Mit Urteil des Landgerichts A. vom 12. Februar 2010 in der Fassung des Berufungsurteils des Oberlandesgerichts M. vom 28. Juli 2011 wurde die Drittschuldnerin verurteilt, dem Schuldner einen Buchauszug gemäß § 87c Abs. 2 HGB zu erteilen. Mit Beschluss vom 10. Mai 2013 ermächtigte das Landgericht A. den Schuldner, die der Drittschuldnerin auferlegte Pflicht zur Erteilung eines Buchauszugs durch einen von ihm zu beauftragenden Steuerberater vornehmen zu lassen. Zugleich verpflichtete das Landgericht A. die Drittschuldnerin, 12.960 € als Vorauszahlung für die Kosten der Beauftragung eines Steuerberaters an den Schuldner zu zahlen.

4

Auf Antrag der Gläubigerin hat das Amtsgericht - Vollstreckungsgericht - mit Beschluss vom 31. Juli 2013 "sämtliche Ansprüche des Schuldners gegen die Drittschuldnerin aus dem Beschluss des Landgerichts A. vom 10. Mai 2013, insbesondere ... der Anspruch des Schuldners auf Zahlung von 12.960 € als Vorauszahlung der für die Erstellung des Buchauszuges voraussichtlich anfallenden Kosten ..." gepfändet.
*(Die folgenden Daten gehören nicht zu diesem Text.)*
**src/rtl/imm_extend_pipe.sv**
```systemverilog
// Immediate extender with a 2-entry result buffer and valid/ready handshakes on both sides.
// Define IMM_EXTEND_LUI_EN to give mode 11 upper-immediate placement; otherwise mode 11 is flagged via out_err.
module imm_extend_pipe #(
  parameter int IN_W  = 16,
  parameter int OUT_W = 32
) (
  input  logic             clock,
  input  logic             reset,
  input  logic             in_valid,
  output logic             in_ready,
  input  logic [IN_W-1:0]  in_imm,
  input  logic [1:0]       in_mode,
  output logic             out_valid,
  input  logic             out_ready,
  output logic [OUT_W-1:0] out_data,
  output logic             out_err,
  output logic [1:0]       occupancy
);

  localparam int EXT_W = OUT_W - IN_W;

  logic [OUT_W-1:0] zext;
  logic [OUT_W-1:0] sext;
  logic [OUT_W-1:0] ext_data;
  logic             ext_err;

  logic [1:0]       occ_q, occ_d;
  logic [OUT_W-1:0] head_data_q, head_data_d;
  logic             head_err_q, head_err_d;
  logic [OUT_W-1:0] tail_data_q, tail_data_d;
  logic             tail_err_q, tail_err_d;

  logic push;
  logic pop;

  always_comb begin
    zext     = {{EXT_W{1'b0}}, in_imm};
    sext     = {{EXT_W{in_imm[IN_W-1]}}, in_imm};
    ext_data = zext;
    ext_err  = 1'b0;
    case (in_mode)
      2'b00: ext_data = zext;
      2'b01: ext_data = sext;
      2'b10: ext_data = {sext[OUT_W-3:0], 2'b00};
      default: begin
`ifdef IMM_EXTEND_LUI_EN
        ext_data = {in_imm, {EXT_W{1'b0}}};
        ext_err  = 1'b0;
`else
        ext_data = zext;
        ext_err  = 1'b1;
`endif
      end
    endcase
  end

  assign in_ready  = (occ_q != 2'd2) & ~reset;
  assign out_valid = (occ_q != 2'd0);
  assign out_data  = head_data_q;
  assign out_err   = head_err_q;
  assign occupancy = occ_q;

  assign push = in_valid & in_ready;
  assign pop  = out_valid & out_ready;

  // The head register doubles as the output, so it keeps its last value once drained.
  always_comb begin
    occ_d       = occ_q;
    head_data_d = head_data_q;
    head_err_d  = head_err_q;
    tail_data_d = tail_data_q;
    tail_err_d  = tail_err_q;
    case (occ_q)
      2'd0: begin
        if (push) begin
          head_data_d = ext_data;
          head_err_d  = ext_err;
          occ_d       = 2'd1;
        end
      end
      2'd1: begin
        if (push && pop) begin
          head_data_d = ext_data;
          head_err_d  = ext_err;
        end else if (push) begin
          tail_data_d = ext_data;
          tail_err_d  = ext_err;
          occ_d       = 2'd2;
        end else if (pop) begin
          occ_d = 2'd0;
        end
      end
      2'd2: begin
        if (pop) begin
          head_data_d = tail_data_q;
          head_err_d  = tail_err_q;
          occ_d       = 2'd1;
        end
      end
      default: occ_d = 2'd0;
    endcase
  end

  always_ff @(posedge clock) begin
    if (reset) begin
      occ_q       <= 2'd0;
      head_data_q <= '0;
      head_err_q  <= 1'b0;
      tail_data_q <= '0;
      tail_err_q  <= 1'b0;
    end else begin
      occ_q       <= occ_d;
      head_data_q <= head_data_d;
      head_err_q  <= head_err_d;
      tail_data_q <= tail_data_d;
      tail_err_q  <= tail_err_d;
    end
  end

endmodule

```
Gegen diesen Beschluss hat der Schuldner Erinnerung eingelegt. Die Erinnerung hat das Amtsgericht - Vollstreckungsgericht - mit Beschluss vom 27. März 2014 zurückgewiesen. Auf die vom Schuldner gegen den Zurückweisungsbeschluss eingelegte sofortige Beschwerde hat das Beschwerdegericht den Pfändungs- und Überweisungsbeschluss des Amtsgerichts - Vollstreckungsgerichts - aufgehoben, soweit dieser den Anspruch auf Zahlung von 12.960 € als Vorauszahlung für die Erstellung des Buchauszuges betrifft. Gegen diese Entscheidung wendet sich die Gläubigerin mit der vom Beschwerdegericht zugelassenen Rechtsbeschwerde.

II.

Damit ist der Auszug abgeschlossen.